Even agricultural researchers at the International Food Policy Research Institute – together with four other universities and a national lab – have concluded that the LCFS reduces international land use impacts and will lower food prices.[2] This means the LCFS reduces pressure on expansion into lands like rainforests.

The irony is that the oil industry, prior to the LCFS, has grown to become a relatively large investor in fuels that can compete with food, such as corn ethanol and sugarcane ethanol.[3] Over the past decade these fuels have been traded between the U.S. and Brazil for a variety of economic reasons.[4] This trade flow has increased recently due, in part, to Congress eliminating ethanol subsidies and removing tariffs on imports of sugarcane ethanol.

While the LCFS won’t prevent this trade, the good news is that it will help oil companies and first-generation biofuel producers alike become part of the solution by switching to non-food feedstocks. Companies like DuPont and EdenIQ based in Visalia, California are helping transition existing biorefineries - including companies in California - to do just that through available “bolt-on” technologies.[5]  Without the LCFS, the fuels industry would have little incentive to do such, exacerbating the very problem that Gatto is concerned about.

Increased investments mean more jobs. The oil industry claims that it can’t invest in clean energy and create jobs at the same time.
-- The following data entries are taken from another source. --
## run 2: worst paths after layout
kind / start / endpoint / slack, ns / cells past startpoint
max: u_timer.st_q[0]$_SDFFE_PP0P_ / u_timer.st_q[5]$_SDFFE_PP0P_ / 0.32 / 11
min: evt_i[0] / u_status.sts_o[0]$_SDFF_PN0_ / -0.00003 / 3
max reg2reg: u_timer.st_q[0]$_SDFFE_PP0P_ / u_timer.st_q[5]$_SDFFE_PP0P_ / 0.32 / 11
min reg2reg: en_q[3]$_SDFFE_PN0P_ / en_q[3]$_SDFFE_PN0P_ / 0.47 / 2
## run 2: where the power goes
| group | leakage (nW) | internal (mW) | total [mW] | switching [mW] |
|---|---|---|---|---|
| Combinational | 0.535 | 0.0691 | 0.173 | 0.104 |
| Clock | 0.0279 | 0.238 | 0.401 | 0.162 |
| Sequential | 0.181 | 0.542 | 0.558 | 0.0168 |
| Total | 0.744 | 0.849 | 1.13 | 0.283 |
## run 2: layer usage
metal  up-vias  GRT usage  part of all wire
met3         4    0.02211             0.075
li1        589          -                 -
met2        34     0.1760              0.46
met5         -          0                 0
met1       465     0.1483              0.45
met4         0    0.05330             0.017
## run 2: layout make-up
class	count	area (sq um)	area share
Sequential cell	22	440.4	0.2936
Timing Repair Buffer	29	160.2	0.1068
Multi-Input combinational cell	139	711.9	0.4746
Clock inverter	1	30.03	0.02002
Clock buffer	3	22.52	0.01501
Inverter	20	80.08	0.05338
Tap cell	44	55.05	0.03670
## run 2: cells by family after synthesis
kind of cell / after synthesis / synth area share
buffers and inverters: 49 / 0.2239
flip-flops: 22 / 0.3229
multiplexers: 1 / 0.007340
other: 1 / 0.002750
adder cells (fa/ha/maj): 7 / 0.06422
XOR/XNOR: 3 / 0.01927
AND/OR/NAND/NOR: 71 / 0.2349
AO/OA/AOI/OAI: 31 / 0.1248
## src/rtl/mcell_pkg.sv

```systemverilog
package mcell_pkg;

  typedef enum logic [3:0] {
    ST_IDLE, ST_FILL, ST_SCAN_A, ST_FLIP, ST_SCAN_B,
    ST_NEXT, ST_REREAD, ST_CAPTURE, ST_HALT
  } state_e;

  // phase codes are visible on the phase/err_phase ports
  typedef enum logic [2:0] {
    PH_FILL   = 3'd0,
    PH_FWD_UP = 3'd1,
    PH_FWD_DN = 3'd2,
    PH_REV_UP = 3'd3,
    PH_REV_DN = 3'd4
  } phase_e;

  function automatic logic phase_reverse(phase_e p);
    return (p == PH_REV_UP) || (p == PH_REV_DN);
  endfunction

  function automatic logic phase_ones(phase_e p);
    return (p == PH_FWD_DN) || (p == PH_REV_DN);
  endfunction

  function automatic phase_e phase_after(phase_e p);
    case (p)
      PH_FWD_UP: return PH_FWD_DN;
      PH_FWD_DN: return PH_REV_UP;
      PH_REV_UP: return PH_REV_DN;
      default:   return PH_FWD_UP;
    endcase
  endfunction

endpackage

```

## src/rtl/mcell_seq.sv

```systemverilog
module mcell_seq
  import mcell_pkg::*;
#(
  parameter int AW = 8,
  parameter int BW = 2,
  parameter int DW = 8,
  parameter int PW = 16
) (
  input  logic          clk,
  input  logic          rst_n,
  input  logic          start,
  input  logic [BW-1:0] low_bank,
  input  logic [BW-1:0] high_bank,
  input  logic          mismatch,
  input  logic [AW-1:0] fail_addr,
  output logic          op_en,
  output logic          op_we,
  output logic [BW-1:0] op_bank,
  output logic [AW-1:0] op_addr,
  output logic [DW-1:0] op_wdata,
  output logic          rd_issue,
  output logic [DW-1:0] rd_exp,
  output logic          rd_dec,
  output logic [AW-1:0] scan_ptr,
  output logic          capture,
  output logic          busy,
  output logic          halted,
  output logic [2:0]    phase,
  output logic [PW-1:0] pass_count
);

  localparam logic [AW-1:0] ADDR_TOP = {AW{1'b1}};

  state_e        st;
  phase_e        ph;
  logic [AW-1:0] ptr, tgt;
  logic [BW-1:0] bank, lo_q, hi_q;
  logic [PW-1:0] pass_q;

  function automatic logic [AW-1:0] step_ptr(logic [AW-1:0] a, logic dec);
    return dec ? a - 1'b1 : a + 1'b1;
  endfunction

  // named events used by the next-state logic and the assertions
  logic          rev, kill, raw_en, raw_we, raw_issue;
  logic [DW-1:0] bg;
  logic [AW-1:0] end_a, end_b, last_tgt, next_tgt, first_tgt;

  assign rev       = phase_reverse(ph);
  assign bg        = {DW{phase_ones(ph)}};
  assign end_a     = rev ? '0 : ADDR_TOP;
  assign end_b     = rev ? ADDR_TOP : '0;
  assign last_tgt  = rev ? '0 : ADDR_TOP;
  assign next_tgt  = step_ptr(tgt, rev);
  assign first_tgt = phase_reverse(phase_after(ph)) ? ADDR_TOP : '0;
  assign kill      = mismatch | start;

  always_comb begin
    raw_en    = 1'b0;
    raw_we    = 1'b0;
    raw_issue = 1'b0;
    op_addr   = ptr;
    op_wdata  = ~bg;
    rd_exp    = bg;
    rd_dec    = rev;
    case (st)
      ST_FILL:   begin raw_en = 1'b1; raw_we = 1'b1; op_wdata = '0; end
      ST_SCAN_A: begin raw_en = 1'b1; raw_issue = 1'b1; end
      ST_FLIP:   begin raw_en = 1'b1; raw_we = 1'b1; op_addr = tgt; end
      ST_SCAN_B: begin raw_en = 1'b1; raw_issue = 1'b1; rd_exp = ~bg; rd_dec = ~rev; end
      ST_REREAD: raw_en = 1'b1;
      default:   ;
    endcase
  end

  assign op_en      = raw_en & ~kill;
  assign op_we      = raw_we & ~kill;
  assign rd_issue   = raw_issue & ~kill;
  assign op_bank    = bank;
  assign scan_ptr   = ptr;
  assign capture    = (st == ST_CAPTURE);
  assign busy       = (st != ST_IDLE) && (st != ST_HALT);
  assign halted     = (st == ST_HALT);
  assign phase      = ph;
  assign pass_count = pass_q;

  always_ff @(posedge clk) begin
    if (!rst_n) begin
      st     <= ST_IDLE;
      ph     <= PH_FILL;
      ptr    <= '0;
      tgt    <= '0;
      bank   <= '0;
      lo_q   <= '0;
      hi_q   <= '0;
      pass_q <= '0;
    end else if (start) begin
      st     <= ST_FILL;
      ph     <= PH_FILL;
      ptr    <= '0;
      tgt    <= '0;
      bank   <= low_bank;
      lo_q   <= low_bank;
      hi_q   <= high_bank;
      pass_q <= '0;
    end else if (mismatch) begin
      st  <= ST_REREAD;
      ptr <= fail_addr;
    end else begin
      case (st)
        ST_FILL: begin
          ptr <= ptr + 1'b1;
          if (ptr == ADDR_TOP) st <= ST_NEXT;
        end
        ST_SCAN_A: begin
          ptr <= step_ptr(ptr, rev);
          if (ptr == end_a) st <= ST_FLIP;
        end
        ST_FLIP: begin
          ptr <= tgt;
          st  <= ST_SCAN_B;
        end
        ST_SCAN_B: begin
          ptr <= step_ptr(ptr, ~rev);
          if (ptr == end_b) st <= ST_NEXT;
        end
        ST_NEXT: begin
          if (bank != hi_q) begin
            bank <= bank + 1'b1;
            if (ph == PH_FILL) begin
              ptr <= '0;
              st  <= ST_FILL;
            end else begin
              ptr <= tgt;
              st  <= ST_SCAN_A;
            end
          end else begin
            bank <= lo_q;
            st   <= ST_SCAN_A;
            if (ph == PH_FILL) begin
              ph  <= PH_FWD_UP;
              tgt <= '0;
              ptr <= '0;
            end else if (tgt != last_tgt) begin
              tgt <= next_tgt;
              ptr <= next_tgt;
            end else begin
              ph  <= phase_after(ph);
              tgt <= first_tgt;
              ptr <= first_tgt;
              if (ph == PH_REV_DN) pass_q <= pass_q + 1'b1;
            end
          end
        end
        ST_REREAD:  st <= ST_CAPTURE;
        ST_CAPTURE: st <= ST_HALT;
        default:    ;
      endcase
    end
  end

  AST_BANK_IN_RANGE: assert property (@(posedge clk) disable iff (!rst_n)
    (op_en && lo_q <= hi_q) |-> (op_bank >= lo_q && op_bank <= hi_q));
  AST_QUIET_WHEN_STOPPED: assert property (@(posedge clk) disable iff (!rst_n)
    !busy |-> !op_en);
  AST_PASS_STEP: assert property (@(posedge clk) disable iff (!rst_n)
    !start |=> (pass_q == $past(pass_q) || pass_q == $past(pass_q) + 1'b1));

endmodule

```

## src/rtl/mcell_chk.sv

```systemverilog
module mcell_chk #(
  parameter int AW = 8,
  parameter int BW = 2,
  parameter int DW = 8
) (
  input  logic          clk,
  input  logic          rst_n,
  input  logic          clear,
  input  logic          issue,
  input  logic [DW-1:0] issue_exp,
  input  logic          issue_dec,
  input  logic [AW-1:0] issue_addr,
  input  logic [AW-1:0] ptr,
  input  logic [BW-1:0] bank,
  input  logic [2:0]    phase,
  input  logic [DW-1:0] rdata,
  input  logic          capture,
  output logic          mismatch,
  output logic [AW-1:0] fail_addr,
  output logic [BW-1:0] err_bank,
  output logic [AW-1:0] err_addr,
  output logic [2:0]    err_phase,
  output logic [DW-1:0] err_found,
  output logic [DW-1:0] err_reread,
  output logic [DW-1:0] err_diff,
  output logic [DW-1:0] err_picked,
  output logic [DW-1:0] err_dropped
);

  logic          chk_v, chk_dec;
  logic [DW-1:0] chk_exp;
  logic [AW-1:0] chk_addr;
  logic [DW-1:0] diff;

  // undo one pointer step taken in the scan direction
  function automatic logic [AW-1:0] back_ptr(logic [AW-1:0] a, logic dec);
    return dec ? a + 1'b1 : a - 1'b1;
  endfunction

  function automatic logic [DW-1:0] picked_bits(logic [DW-1:0] d, logic [DW-1:0] e);
    return d & ~e;
  endfunction

  function automatic logic [DW-1:0] dropped_bits(logic [DW-1:0] d, logic [DW-1:0] e);
    return d & e;
  endfunction

  assign diff      = rdata ^ chk_exp;
  assign mismatch  = chk_v && (diff != '0);
  assign fail_addr = back_ptr(ptr, chk_dec);

  always_ff @(posedge clk) begin
    if (!rst_n || clear) begin
      chk_v       <= 1'b0;
      chk_dec     <= 1'b0;
      chk_exp     <= '0;
      chk_addr    <= '0;
      err_bank    <= '0;
      err_addr    <= '0;
      err_phase   <= '0;
      err_found   <= '0;
      err_reread  <= '0;
      err_diff    <= '0;
      err_picked  <= '0;
      err_dropped <= '0;
    end else begin
      chk_v    <= issue;
      chk_dec  <= issue_dec;
      chk_exp  <= issue_exp;
      chk_addr <= issue_addr;
      if (mismatch) begin
        err_bank    <= bank;
        err_addr    <= fail_addr;
        err_phase   <= phase;
        err_found   <= rdata;
        err_diff    <= diff;
        err_picked  <= picked_bits(diff, chk_exp);
        err_dropped <= dropped_bits(diff, chk_exp);
      end
      if (capture) err_reread <= rdata;
    end
  end

  AST_FAIL_ADDR_MATCHES_ISSUE: assert property (@(posedge clk) disable iff (!rst_n)
    mismatch |-> (fail_addr == chk_addr));

endmodule

```

## src/rtl/mcell_bist.sv

```systemverilog
module mcell_bist #(
  parameter int AW = 8,
  parameter int BW = 2,
  parameter int DW = 8,
  parameter int PW = 16
) (
  input  logic          clk,
  input  logic          rst_n,
  input  logic          start,
  input  logic [BW-1:0] low_bank,
  input  logic [BW-1:0] high_bank,
  output logic          mem_en,
  output logic          mem_we,
  output logic [BW-1:0] mem_bank,
  output logic [AW-1:0] mem_addr,
  output logic [DW-1:0] mem_wdata,
  input  logic [DW-1:0] mem_rdata,
  output logic          busy,
  output logic          error,
  output logic [2:0]    phase,
  output logic [PW-1:0] pass_count,
  output logic [BW-1:0] err_bank,
  output logic [AW-1:0] err_addr,
  output logic [2:0]    err_phase,
  output logic [DW-1:0] err_found,
  output logic [DW-1:0] err_reread,
  output logic [DW-1:0] err_diff,
  output logic [DW-1:0] err_picked,
  output logic [DW-1:0] err_dropped
);

  logic          mismatch, rd_issue, rd_dec, capture;
  logic [AW-1:0] fail_addr, scan_ptr;
  logic [DW-1:0] rd_exp;

  mcell_seq #(.AW(AW), .BW(BW), .DW(DW), .PW(PW)) u_seq (
    .clk        (clk),
    .rst_n      (rst_n),
    .start      (start),
    .low_bank   (low_bank),
    .high_bank  (high_bank),
    .mismatch   (mismatch),
    .fail_addr  (fail_addr),
    .op_en      (mem_en),
    .op_we      (mem_we),
    .op_bank    (mem_bank),
    .op_addr    (mem_addr),
    .op_wdata   (mem_wdata),
    .rd_issue   (rd_issue),
    .rd_exp     (rd_exp),
    .rd_dec     (rd_dec),
    .scan_ptr   (scan_ptr),
    .capture    (capture),
    .busy       (busy),
    .halted     (error),
    .phase      (phase),
    .pass_count (pass_count)
  );

  mcell_chk #(.AW(AW), .BW(BW), .DW(DW)) u_chk (
    .clk         (clk),
    .rst_n       (rst_n),
    .clear       (start),
    .issue       (rd_issue),
    .issue_exp   (rd_exp),
    .issue_dec   (rd_dec),
    .issue_addr  (mem_addr),
    .ptr         (scan_ptr),
    .bank        (mem_bank),
    .phase       (phase),
    .rdata       (mem_rdata),
    .capture     (capture),
    .mismatch    (mismatch),
    .fail_addr   (fail_addr),
    .err_bank    (err_bank),
    .err_addr    (err_addr),
    .err_phase   (err_phase),
    .err_found   (err_found),
    .err_reread  (err_reread),
    .err_diff    (err_diff),
    .err_picked  (err_picked),
    .err_dropped (err_dropped)
  );

  AST_SYNDROME_ON_HALT: assert property (@(posedge clk) disable iff (!rst_n)
    $rose(error) |-> (err_diff != '0));

endmodule

```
But there are many examples where this is happening already. Companies across the fuels industry are producing fuels from biogas, commercializing advanced biofuel facilities using non-food feedstocks, installing electric vehicle charging stations and renewable fuel pumps, and even reducing emissions from oil production. The LCFS is encouraging these types of investments and projects.

We can’t afford to delay this transition to cleaner fuels. Last year alone, Californians spent $70 billion for gasoline and diesel. Over $40 billion of this left the state and went to oil companies and other oil production countries.[6] What if some of our dollars were reinvested in homegrown, sustainable energy sources?

Already, the state is home to 24 of the nation’s 74 advanced biofuel producers. An analysis by Environmental Entrepreneurs (E2) demonstrates that between 18,000 and 48,000 jobs in the advanced biofuels industry could result from federal and state clean fuel standards nationally.[7]  This doesn’t count the job growth from investments in clean electric transportation, natural gas vehicles, or projects to improve and clean up California’s refineries and crude oil production facilities.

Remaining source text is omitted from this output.